De vuelta al presente, se encuentra con una serie de grotescos rurales, todos ellos interpretados por un único actor, Rory Kinnear.
Además del mencionado vicario, esta galería de pícaros masculinos incluye un policía, un idiota del pueblo y un intruso desnudo que recuerda al Hombre Verde del folclore, así como el propietario de la propiedad, pijo pero poco pulido socialmente.
Garland es un narrador seguro, y su trabajo previo como guionista (28 días después) y director (Ex Machina) le ha reportado un considerable prestigio entre los aficionados al terror y la ciencia ficción.
Este historial permite creer durante gran parte de Men que sabe lo que está haciendo, aunque temáticamente la película parezca una mezcla demasiado familiar de un par de tendencias actuales.
Es de suponer que se trata de un estudio de la misoginia cotidiana, tipificada de diferentes maneras por cada uno de los alter ego de Kinnear.
También tiene algo que ver con lo que se ha dado en llamar “folk horror”: historias que juegan con una fascinación ambivalente por las tradiciones primitivas y precristianas que supuestamente persisten bajo la superficie de la civilización occidental.
En teoría, estas nociones podrían ser piezas de un mismo rompecabezas, pero en la práctica, no estoy convencido de que Garland haya resuelto cómo encajarlas.

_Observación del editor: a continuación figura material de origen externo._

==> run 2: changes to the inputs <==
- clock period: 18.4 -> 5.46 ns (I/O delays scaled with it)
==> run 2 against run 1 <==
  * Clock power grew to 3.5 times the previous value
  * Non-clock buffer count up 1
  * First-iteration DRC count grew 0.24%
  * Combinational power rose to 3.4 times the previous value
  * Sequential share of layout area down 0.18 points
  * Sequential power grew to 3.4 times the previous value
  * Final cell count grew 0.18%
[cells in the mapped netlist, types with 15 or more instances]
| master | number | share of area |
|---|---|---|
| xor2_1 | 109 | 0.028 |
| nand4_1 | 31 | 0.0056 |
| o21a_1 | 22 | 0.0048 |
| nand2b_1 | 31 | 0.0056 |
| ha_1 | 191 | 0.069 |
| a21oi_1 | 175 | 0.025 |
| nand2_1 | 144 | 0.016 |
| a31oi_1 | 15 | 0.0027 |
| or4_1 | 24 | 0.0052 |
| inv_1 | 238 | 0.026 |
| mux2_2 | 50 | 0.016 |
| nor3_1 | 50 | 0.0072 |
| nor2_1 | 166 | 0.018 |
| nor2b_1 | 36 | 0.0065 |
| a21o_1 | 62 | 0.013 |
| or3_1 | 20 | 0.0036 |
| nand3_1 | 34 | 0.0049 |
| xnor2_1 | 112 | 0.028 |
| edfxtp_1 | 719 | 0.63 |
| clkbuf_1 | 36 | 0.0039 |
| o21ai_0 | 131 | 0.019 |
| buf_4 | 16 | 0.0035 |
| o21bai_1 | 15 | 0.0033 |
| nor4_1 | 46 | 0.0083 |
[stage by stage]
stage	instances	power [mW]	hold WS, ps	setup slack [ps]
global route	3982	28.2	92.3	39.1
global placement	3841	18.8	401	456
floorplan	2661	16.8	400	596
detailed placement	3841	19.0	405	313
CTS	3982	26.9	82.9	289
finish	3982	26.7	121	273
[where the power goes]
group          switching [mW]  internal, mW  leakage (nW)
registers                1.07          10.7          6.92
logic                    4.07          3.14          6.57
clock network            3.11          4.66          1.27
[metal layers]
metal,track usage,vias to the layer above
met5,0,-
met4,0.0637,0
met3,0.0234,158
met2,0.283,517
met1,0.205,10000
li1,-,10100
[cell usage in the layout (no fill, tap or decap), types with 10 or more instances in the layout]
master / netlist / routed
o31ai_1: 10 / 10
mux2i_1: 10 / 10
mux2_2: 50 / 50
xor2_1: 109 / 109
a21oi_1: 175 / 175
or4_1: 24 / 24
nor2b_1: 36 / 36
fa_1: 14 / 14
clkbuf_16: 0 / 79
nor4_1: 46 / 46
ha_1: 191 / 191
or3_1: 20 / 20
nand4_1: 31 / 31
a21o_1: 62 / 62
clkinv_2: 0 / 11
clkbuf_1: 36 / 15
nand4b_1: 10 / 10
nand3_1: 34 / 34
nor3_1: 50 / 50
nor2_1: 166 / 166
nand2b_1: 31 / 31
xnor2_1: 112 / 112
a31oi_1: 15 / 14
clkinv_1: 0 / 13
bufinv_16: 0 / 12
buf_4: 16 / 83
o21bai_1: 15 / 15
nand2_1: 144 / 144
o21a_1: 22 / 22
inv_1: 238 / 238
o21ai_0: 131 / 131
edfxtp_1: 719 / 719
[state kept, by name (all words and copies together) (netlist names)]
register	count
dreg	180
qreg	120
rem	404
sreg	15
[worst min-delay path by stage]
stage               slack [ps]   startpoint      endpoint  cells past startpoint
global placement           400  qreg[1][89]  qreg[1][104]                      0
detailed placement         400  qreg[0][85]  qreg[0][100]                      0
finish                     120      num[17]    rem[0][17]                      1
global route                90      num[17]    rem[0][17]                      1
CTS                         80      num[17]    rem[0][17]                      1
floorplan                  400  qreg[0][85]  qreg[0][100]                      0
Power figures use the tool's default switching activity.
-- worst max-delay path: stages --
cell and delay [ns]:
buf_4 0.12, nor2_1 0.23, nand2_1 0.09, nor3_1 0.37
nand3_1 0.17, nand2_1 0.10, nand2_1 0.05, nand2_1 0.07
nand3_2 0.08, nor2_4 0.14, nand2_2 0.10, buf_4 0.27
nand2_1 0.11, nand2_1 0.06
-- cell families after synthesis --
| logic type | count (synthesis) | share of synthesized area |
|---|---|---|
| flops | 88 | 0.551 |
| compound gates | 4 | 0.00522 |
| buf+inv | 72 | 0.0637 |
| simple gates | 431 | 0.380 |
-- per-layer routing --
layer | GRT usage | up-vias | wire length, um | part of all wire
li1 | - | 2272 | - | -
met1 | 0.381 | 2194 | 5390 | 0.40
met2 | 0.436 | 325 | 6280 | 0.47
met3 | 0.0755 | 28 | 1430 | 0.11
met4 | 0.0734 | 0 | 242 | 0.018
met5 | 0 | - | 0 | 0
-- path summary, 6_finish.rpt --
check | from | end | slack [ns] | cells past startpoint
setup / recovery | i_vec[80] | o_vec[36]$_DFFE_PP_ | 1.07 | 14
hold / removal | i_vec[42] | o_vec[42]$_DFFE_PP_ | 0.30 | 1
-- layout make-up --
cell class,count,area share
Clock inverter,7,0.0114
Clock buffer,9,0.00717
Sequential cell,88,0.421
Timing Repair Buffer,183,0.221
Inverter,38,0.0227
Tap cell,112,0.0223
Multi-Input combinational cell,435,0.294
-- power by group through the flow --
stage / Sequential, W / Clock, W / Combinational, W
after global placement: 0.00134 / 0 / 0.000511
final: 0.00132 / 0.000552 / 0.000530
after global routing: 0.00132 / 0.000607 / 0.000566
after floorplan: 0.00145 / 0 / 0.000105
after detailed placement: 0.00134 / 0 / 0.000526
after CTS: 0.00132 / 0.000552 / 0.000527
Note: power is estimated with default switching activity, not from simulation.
$ cat config.mk
export PLATFORM = sky130hd
export DESIGN_NAME = qte_cordic_cell
export DESIGN_NICKNAME = d
export VERILOG_FILES = /design/src/hdl/qte_pkg.sv /design/src/hdl/qte_cordic_cell.sv
export SDC_FILE = /design/constraint.sdc
export NUM_CORES = 1
export LEC_CHECK = 0
export BUFFER_PORTS_ARGS = -buffer_cell sky130_fd_sc_hd__buf_2
export CAP_MARGIN = 20
export CORE_UTILIZATION = 58
export CTS_BUF_LIST = sky130_fd_sc_hd__clkbuf_2 sky130_fd_sc_hd__clkbuf_4 sky130_fd_sc_hd__clkbuf_8
export DETAILED_ROUTE_END_ITERATION = 8
export HOLD_SLACK_MARGIN = 0.1
export PLACE_DENSITY = 0.92
export SYNTH_ARGS = -nofsm -noshare
export SYNTH_HDL_FRONTEND = slang
export SYNTH_SLANG_ARGS = --single-unit
$ cat constraint.sdc
create_clock -name i_clk -period 4.75 [get_ports i_clk]
set_input_delay 0.95 -clock i_clk [delete_from_list [all_inputs] [get_ports i_clk]]
set_output_delay 0.95 -clock i_clk [all_outputs]
set_load 0.05 [all_outputs]
[config.mk]
export PLATFORM = sky130hd
export DESIGN_NAME = qte_sqrt_cell
export DESIGN_NICKNAME = d
export VERILOG_FILES = /design/src/hdl/qte_sqrt_cell.sv
export SDC_FILE = /design/constraint.sdc
export NUM_CORES = 1
export LEC_CHECK = 0
export BUFFER_PORTS_ARGS = -buffer_cell sky130_fd_sc_hd__buf_2
export CAP_MARGIN = 20
export CORE_AREA = 2 2 86 88
export CTS_CLUSTER_DIAMETER = 30
export CTS_CLUSTER_SIZE = 12
export DETAILED_ROUTE_END_ITERATION = 8
export DIE_AREA = 0 0 88 90
export PLACE_DENSITY_LB_ADDON = 0.05
export SYNTH_ARGS = -nofsm -noshare
export SYNTH_HDL_FRONTEND = slang
export SYNTH_SLANG_ARGS = --single-unit
[constraint.sdc]
create_clock -name i_clk -period 3.84 [get_ports i_clk]
set_clock_uncertainty 0.2 [all_clocks]
set_input_delay 0.384 -clock i_clk [delete_from_list [all_inputs] [get_ports i_clk]]
set_output_delay 0.384 -clock i_clk [all_outputs]
set_load 0.01 [all_outputs]
[src/hdl/qte_sqrt_cell.sv]
// ----------------------------------------------------------------------------
// qte_sqrt_cell
// One digit of a pipelined restoring square root, with side payload.
// ----------------------------------------------------------------------------
module qte_sqrt_cell #(
    parameter int RW  = 29,
    parameter int QW  = 15,
    parameter int SW  = 8,
    parameter int BIT = 0
) (
    input  logic          i_clk,
    input  logic          i_en,
    input  logic [RW-1:0] i_rem,
    input  logic [QW-1:0] i_root,
    input  logic [SW-1:0] i_side,
    output logic [RW-1:0] o_rem,
    output logic [QW-1:0] o_root,
    output logic [SW-1:0] o_side
);
    logic [RW+1:0] trial;
    logic [RW+1:0] rem_x;
    logic [RW-1:0] r_rem, n_rem;
    logic [QW-1:0] r_root, n_root;
    logic [SW-1:0] r_side;

    // (Q + 2^b)^2 - Q^2 = Q*2^(b+1) + 2^(2b)
    always_comb begin
        trial = ({{(RW+2-QW){1'b0}}, i_root} << (BIT+1)) + ((RW+2)'(1) << (2*BIT));
        rem_x = {2'b00, i_rem};
        if (rem_x >= trial) begin
            n_rem  = RW'(rem_x - trial);
            n_root = i_root | (QW'(1) << BIT);
        end else begin
            n_rem  = i_rem;
            n_root = i_root;
        end
    end

    always_ff @(posedge i_clk) begin
        if (i_en) begin
            r_rem  <= n_rem;
            r_root <= n_root;
            r_side <= i_side;
        end
    end

    assign o_rem  = r_rem;
    assign o_root = r_root;
    assign o_side = r_side;
endmodule

# [After elaboration in Yosys (flattened, before gate mapping)]
# Cells that the tools add are included.
[word_totals] ff_bits=52 latch_bits=0 ramBits=0 rom_bits=0 inputBits=54 output_inout_bits=52 word_cells=8 mem_count=0
[op_classes] n_addsub=2 n_mul=0 n_div=0 magnitude_cmp=1 n_eq_ne=0 n_shift=0 n_mux=1 bitwise_logic=0 reduce_logical=0
[ops] cell="$ge A29 B17 Y1" n=1
[ops] cell="$mux W29" n=1
[ops] cell="$sub A29 B17 Y29" n=1
[ops] cell="$add A16 B1 Y17 const B" n=1

# [Logic depth before layout (Yosys ltp)]
# Gate-level depths: netlist of run 1.
[logic_depth] depth_word=3 mapped_depth=12 depth_no_buf=10

# [Worst setup path after synthesis of run 1]
# No wires, ideal clock.
[synth_timing] path_type="input to register" start="input i_root[2]" end="register r_rem[3], in the netlist o_rem[3], data pin" setup_ns=0.262 t_arrival_ns=2.183 required_time_ns=3.378 path_slack_ns=1.195 stages=9 path_buffers=1 cell_sequence="inv_1 ha_1 and3_1 a221oi_2 o21ai_1 a21oi_2 o21ai_2 buf_6 mux2_1"
[synth_via] elab_chain_len=3 word_cells_on_any_way=4 classes_between="add/sub (2); order compare (1); mux (1)"
[synth_lines] item="start: declaration" line="14" rtl="input logic [QW-1:0] i_root,"
[synth_lines] item="$add A16 B1 Y17 (*)" line="28" rtl="trial = ({{(RW+2-QW){1'b0}}, i_root} << (BIT+1)) + ((RW+2)'(1) << (2*BIT));"
[synth_lines] item="$sub A29 B17 Y29 / $ge A29 B17 Y1 (equally long branches)" line="31, 30"
[synth_lines] item="$mux W29 (*)" line="30" rtl="if (rem_x >= trial) begin"
[synth_lines] item="net n_rem[3]" line="22" rtl="logic [RW-1:0] r_rem, n_rem;"
[synth_lines] item="end signal: assignment" line="41" rtl="r_rem <= n_rem;"
[synth_lines] item="end: declaration" line="22"
# Mark *: on every way through the listed nets, which the timed path passes. The rest lies on a longest branch.
# A chain may end at the register's enable or synchronous reset.

# [Final worst setup path of run 1]
[layout_timing] start="input i_rem[3]" end="register r_rem[4], in the netlist o_rem[4], data pin"
[layout_via] elab_chain_len=2 word_cells_on_any_way=3 classes_between="add/sub (1); order compare (1); mux (1)"
[layout_lines] item="start: declaration" line="13" rtl="input logic [RW-1:0] i_rem,"
[layout_lines] item="$sub A29 B17 Y29 / $ge A29 B17 Y1 (equally long branches)" line="31, 30"
[layout_lines] item="$mux W29 (*)" line="30"
[layout_lines] item="net n_rem[4]" line="22"
# Marked as above.

==> impl_metrics.csv, run 1 <==
group,metric,value,unit
logic_synthesis,synth_cell_type_count,53,
power,switchingPower,394,uW
finish,drive_gt1_share,35.7,%
hold_path,hp-class,"in -> reg",
finish,n_fill_cell,679,
cts,numCtsBuffers,5,
timing,fmax,0.339,GHz
cts,ctsHoldBuffers,0,
finish,diodes,0,
logic_synthesis,syn_nets,335,
timing,post-route-period-util,76.8,%
finish,final_common_cell,"buf_2",
cts,clock_path_buffers,2,
critical_path,cp.required,3.71,ns
logic_synthesis,synth_top_family_by_area,"compound AO/OA/AOI/OAI gates",
critical_path,path_max_fanout,20,
die,rows,31,
critical_path,critPathArrivalTime,2.82,ns
finish,final_cell_mix,"105 x buf_2, 52 x edfxtp_1, 26 x inv_1",
logic_synthesis,synthSimpleGateAreaFrac,12.9,%
run,cap_viol_max_count,0,
critical_path,critPathKind,"in -> reg",
critical_path,cp_cell_sequence,"buf_2 -> ha_1 -> and3_1 -> a221oi_2 -> o21ai_1 -> a21oi_2 -> o21ai_2 -> buf_4 -> mux2_1",
critical_path,max_stage_delay,0.43,ns
global_route,first_global_vias,2253,
cts,cts_root_buffer,"clkbuf_8",
placement,dpl.hpwl,5.02,mm
route,drc,0,
cts,cts.sinks,52,
critical_path,crit_slowest_cell,"a221oi_2",
route,drt_iter0_markers,80,
die,die_h,90,um
die,die_w,88,um
route,drt-vias-per-instance,4.90,
logic_synthesis,synth_mux_area_share,2.59,%
hold_path,min_to,"o_side[0]",
timing,tns,0,ns
global_route,grt_overflow,0,
power,p_int,1.04,mW
logic_synthesis,synth_compound_area_share,13.9,%
finish,nets,443,
global_route,grt_pass1_wl,10.6,mm
route,antenna_left,0,
critical_path,critPathCaptureType,"register",
cts,clkSlewWorstSetupHoldPaths,0.10,ns
cts,ctsHtreeMaxLevel,2,
route,drt_wl_total,6.50,mm
timing,post-route-worst-setup-slack,0.892,ns
outcome,status,"finished clean",
placement,place_inst,464,
logic_synthesis,async_reset_ff_share,0,%
critical_path,critPathTopFamily,"compound AO/OA/AOI/OAI gates",
timing,relSlewSlack,60.5,%
logic_synthesis,synth-adder-area-share,7.23,%
timing,worstMarginPinSlew,0.593,ns
hold_path,hold_start,"i_side[0]",
die,start_util,43.4,%
finish,syn2layout_area_growth,24.6,%
cts,cts_tree,"done",
power,seq_power_share,49.3,%
placement,place.gp.congestion,0.814,
power,p_leak,1.63,nW
route,vias,2314,
power,ir_worst_vdd,0.165,mV
timing,whs,0.0409,ns
route,wl_per_cell,13.8,um
logic_synthesis,ys_ff_latch,52,
power,powerDensity,379,nW/um2
logic_synthesis,synthFlopType,"edfxtp_1",
placement,io_buffers,105,
timing,report.final.slew_viol_count,0,
logic_synthesis,synth.avg_cell_area,11.5,um2
timing,timing.final.crit_period,2.95,ns
global_route,grt_max_degree,30,
logic_synthesis,synth-edff-count,52,
logic_synthesis,ys_seq_area_share,51.3,%
critical_path,path_depth,9,
logic_synthesis,synth_xor_area_share,7.47,%
timing,setup_viol,0,
die,ioPinCount,106,
finish,final_cell_count_no_fill,472,
timing,rsz0062_at_grt,"false",
power,switching_share,27.4,%
critical_path,cp_num_buf_inv,2,
power,clockPowerShare,27.1,%
critical_path,critPathLaunchType,"primary input",
route,first_pass_iters,4,
die,core,7020,um2
global_route,track_usage,16.8,%
cts,cts_resized,0,
die,die_area,7920,um2
finish,final_util,54.1,%
global_route,antenna_found_initial,0,
logic_synthesis,syn_inst,264,
placement,dp_worst_setup_slack,0.561,ns
cts,post-cts-setup-buffers,0,
logic_synthesis,ys.warnings.count,0,
timing,hold_viol_final,0,
logic_synthesis,synth_area,3050,um2
power,pwr-share-comb,23.6,%
hold_path,holdPathStages,1,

Si lo que se pretende es una declaración universal sobre la política de género, como implica su título, ¿qué tiene esto que ver con la concepción tan específica de la inglesidad de la película? ¿Qué relevancia tiene que Buckley utilice su acento irlandés natural, o que James, en cierto sentido el villano principal, sea el único personaje significativo que no es blanco?
Otra dificultad es que Harper como heroína sigue siendo casi puramente reactiva. Buckley consigue, tan bien como cualquiera, darle vida, tanto como un papel sensato frente a todas las rarezas, como el tipo de chica de letras que podría recurrir a vivir una fantasía de casa de campo tras un trauma.

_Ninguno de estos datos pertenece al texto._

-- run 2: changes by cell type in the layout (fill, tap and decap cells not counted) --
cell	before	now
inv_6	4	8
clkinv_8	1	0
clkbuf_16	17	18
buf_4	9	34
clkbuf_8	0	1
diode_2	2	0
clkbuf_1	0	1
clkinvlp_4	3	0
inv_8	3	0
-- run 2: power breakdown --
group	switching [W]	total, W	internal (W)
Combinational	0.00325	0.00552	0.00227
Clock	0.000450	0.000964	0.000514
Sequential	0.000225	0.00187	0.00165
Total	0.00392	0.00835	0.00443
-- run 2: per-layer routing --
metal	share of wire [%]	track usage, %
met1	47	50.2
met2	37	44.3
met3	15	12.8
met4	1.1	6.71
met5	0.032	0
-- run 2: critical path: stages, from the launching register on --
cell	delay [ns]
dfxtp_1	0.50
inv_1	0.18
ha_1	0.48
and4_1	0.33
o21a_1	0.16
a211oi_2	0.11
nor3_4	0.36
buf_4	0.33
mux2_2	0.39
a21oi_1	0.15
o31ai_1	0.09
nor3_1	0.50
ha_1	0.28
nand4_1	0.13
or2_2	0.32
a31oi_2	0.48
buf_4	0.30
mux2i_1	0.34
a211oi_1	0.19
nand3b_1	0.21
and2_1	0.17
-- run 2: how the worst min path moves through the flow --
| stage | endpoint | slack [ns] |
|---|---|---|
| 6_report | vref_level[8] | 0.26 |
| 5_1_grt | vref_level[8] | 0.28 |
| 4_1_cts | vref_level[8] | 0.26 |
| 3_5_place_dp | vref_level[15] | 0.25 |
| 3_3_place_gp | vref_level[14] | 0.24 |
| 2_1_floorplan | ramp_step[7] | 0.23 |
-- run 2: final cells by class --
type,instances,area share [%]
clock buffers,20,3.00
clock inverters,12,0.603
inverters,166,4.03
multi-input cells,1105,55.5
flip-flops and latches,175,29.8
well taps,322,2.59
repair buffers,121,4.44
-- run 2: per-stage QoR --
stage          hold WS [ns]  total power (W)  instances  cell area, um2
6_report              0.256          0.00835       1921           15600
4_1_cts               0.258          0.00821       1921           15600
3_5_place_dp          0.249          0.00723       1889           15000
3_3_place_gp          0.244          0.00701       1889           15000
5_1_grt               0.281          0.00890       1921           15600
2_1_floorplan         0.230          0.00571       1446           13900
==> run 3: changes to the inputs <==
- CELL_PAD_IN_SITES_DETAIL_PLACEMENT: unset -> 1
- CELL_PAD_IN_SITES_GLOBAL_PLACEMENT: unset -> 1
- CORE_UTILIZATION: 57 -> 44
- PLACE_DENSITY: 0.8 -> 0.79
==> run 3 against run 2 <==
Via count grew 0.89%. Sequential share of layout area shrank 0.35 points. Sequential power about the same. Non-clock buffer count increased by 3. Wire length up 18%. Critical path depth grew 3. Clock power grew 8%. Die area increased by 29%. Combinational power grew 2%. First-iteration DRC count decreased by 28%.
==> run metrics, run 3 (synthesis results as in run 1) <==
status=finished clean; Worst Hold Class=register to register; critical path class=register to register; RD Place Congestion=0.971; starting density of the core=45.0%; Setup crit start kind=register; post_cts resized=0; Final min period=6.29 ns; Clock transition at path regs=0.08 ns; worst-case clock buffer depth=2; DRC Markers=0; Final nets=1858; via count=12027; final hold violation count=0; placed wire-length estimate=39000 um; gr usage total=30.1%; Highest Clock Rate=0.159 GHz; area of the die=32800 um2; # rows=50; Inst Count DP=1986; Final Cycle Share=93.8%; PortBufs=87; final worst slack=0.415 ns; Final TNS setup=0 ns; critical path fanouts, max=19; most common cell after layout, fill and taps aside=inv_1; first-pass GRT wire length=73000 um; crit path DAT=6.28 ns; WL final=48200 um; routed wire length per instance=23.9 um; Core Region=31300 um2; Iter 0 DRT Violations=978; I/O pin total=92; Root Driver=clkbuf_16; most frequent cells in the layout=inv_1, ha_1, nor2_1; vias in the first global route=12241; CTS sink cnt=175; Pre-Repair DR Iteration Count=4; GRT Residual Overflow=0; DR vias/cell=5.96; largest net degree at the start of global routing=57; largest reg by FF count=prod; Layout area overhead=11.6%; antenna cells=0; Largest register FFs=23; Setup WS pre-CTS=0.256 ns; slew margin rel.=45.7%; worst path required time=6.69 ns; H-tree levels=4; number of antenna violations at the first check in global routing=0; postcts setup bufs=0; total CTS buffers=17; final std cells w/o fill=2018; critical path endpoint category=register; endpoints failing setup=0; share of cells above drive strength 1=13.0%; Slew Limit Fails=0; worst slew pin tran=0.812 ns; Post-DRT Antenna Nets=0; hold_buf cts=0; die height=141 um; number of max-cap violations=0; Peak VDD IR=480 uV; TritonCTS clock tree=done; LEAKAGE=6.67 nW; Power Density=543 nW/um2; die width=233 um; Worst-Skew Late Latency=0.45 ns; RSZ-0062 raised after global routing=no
[src/rtl/lcd_pkg.sv]
`timescale 1ns / 1ps
// Shared types, constants and keyword lookup for the line command decoder.
// Used by the channel interfaces and the decoder top level.
package lcd_pkg;

  localparam int unsigned LineStoreDef = 128;

  localparam int unsigned ByteW     = 8;
  localparam int unsigned LimitW    = 7;
  localparam int unsigned EventW    = 3;
  localparam int unsigned ValW      = 16;
  localparam int unsigned ModeW     = 8;
  localparam int unsigned NumFields = 5;
  localparam int unsigned FieldIdxW = 3;
  localparam int unsigned NumKw     = 5;

  localparam logic [LimitW-1:0] LimitReset = 7'd127;

  localparam logic [ByteW-1:0] ChCr    = 8'h0D;
  localparam logic [ByteW-1:0] ChLf    = 8'h0A;
  localparam logic [ByteW-1:0] ChSpace = 8'h20;
  localparam logic [ByteW-1:0] ChTab   = 8'h09;
  localparam logic [ByteW-1:0] ChComma = 8'h2C;
  localparam logic [ByteW-1:0] ChZero  = 8'h30;
  localparam logic [ByteW-1:0] ChNine  = 8'h39;

  typedef enum logic [EventW-1:0] {
    EvClear    = 3'd0,
    EvLoadDone = 3'd1,
    EvStart    = 3'd2,
    EvStop     = 3'd3,
    EvData     = 3'd4,
    EvBadData  = 3'd5,
    EvUnknown  = 3'd6,
    EvTooLong  = 3'd7
  } event_e;

  typedef enum logic [2:0] {
    KwClr      = 3'd0,
    KwLoadDone = 3'd1,
    KwStart    = 3'd2,
    KwStop     = 3'd3,
    KwData     = 3'd4
  } kw_e;

  // Keyword length in characters.
  function automatic logic [3:0] kw_len(input kw_e k);
    logic [3:0] len;
    case (k)
      KwClr:      len = 4'd3;
      KwLoadDone: len = 4'd9;
      KwStart:    len = 4'd5;
      KwStop:     len = 4'd4;
      KwData:     len = 4'd5;
      default:    len = 4'd0;
    endcase
    return len;
  endfunction

  // True when character c matches keyword k at position p.
  function automatic logic kw_hit(input kw_e k, input logic [7:0] p, input logic [7:0] c);
    logic [71:0] txt;
    logic [71:0] sh;
    logic [3:0]  len;
    logic        hit;
    case (k)
      KwClr:      txt = {"CLR", 48'h0};
      KwLoadDone: txt = {"LOAD", "_DONE"};
      KwStart:    txt = {"START", 32'h0};
      KwStop:     txt = {"STOP", 40'h0};
      KwData:     txt = {"DATA,", 32'h0};
      default:    txt = '0;
    endcase
    len = kw_len(k);
    sh  = txt << {p[3:0], 3'b000};
    hit = (p < {4'd0, len}) && (sh[71:64] == c);
    return hit;
  endfunction

endpackage

[src/rtl/lcd_in_if.sv]
`timescale 1ns / 1ps
// Byte input channel of the line command decoder.
// Depends on lcd_pkg for field widths.
interface lcd_in_if;
  logic                      valid;
  logic                      ready;
  logic [lcd_pkg::ByteW-1:0] rx_byte;

  modport source (output valid, output rx_byte, input ready);
  modport sink   (input valid, input rx_byte, output ready);
endinterface

[src/rtl/lcd_out_if.sv]
`timescale 1ns / 1ps
// Event output channel of the line command decoder.
// Depends on lcd_pkg for field widths.
interface lcd_out_if;
  logic                       valid;
  logic                       ready;
  logic [lcd_pkg::EventW-1:0] event_res;
  logic [lcd_pkg::ValW-1:0]   val_a;
  logic [lcd_pkg::ValW-1:0]   val_b;
  logic [lcd_pkg::ValW-1:0]   val_c;
  logic [lcd_pkg::ValW-1:0]   val_d;
  logic [lcd_pkg::ModeW-1:0]  mode_value;

  modport source (output valid, output event_res, output val_a, output val_b,
                  output val_c, output val_d, output mode_value, input ready);
  modport sink   (input valid, input event_res, input val_a, input val_b,
                  input val_c, input val_d, input mode_value, output ready);
endinterface

[src/rtl/lcd_cfg_if.sv]
`timescale 1ns / 1ps
// Configuration write channel carrying the line limit.
// Depends on lcd_pkg for the register width.
interface lcd_cfg_if;
  logic                       valid;
  logic                       ready;
  logic [lcd_pkg::LimitW-1:0] line_limit;

  modport source (output valid, output line_limit, input ready);
  modport sink   (input valid, input line_limit, output ready);
endinterface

Pero los flashbacks no nos dicen nada, por ejemplo, sobre lo que la atrajo a James en primer lugar. Tampoco podemos adivinar lo que podría esperar en el futuro, más allá de una cierta cantidad de paz y tranquilidad.
Y eso no es lo que consigue en el clímax, una arremetida hacia el “horror corporal” que hace que la mayoría de los enigmas anteriores no tengan sentido. Ciertamente, no se puede acusar a Garland de ir a lo seguro. Pero sea cual sea el turbio simbolismo que se pretenda, el hecho es que a nivel de trama literal lo que se nos muestra no tiene ningún sentido.
Entonces, ¿todo está ocurriendo en la cabeza de Harper? Interpretada en este sentido, la película acaba pareciendo la historia de una mujer tan conmocionada por su experiencia con un hombre que proyecta su paranoia sobre los hombres en general, con resultados potencialmente desastrosos.
Es una idea suficientemente desconcertante, pero estoy bastante seguro de que, al menos conscientemente, no es lo que Garland quería decir.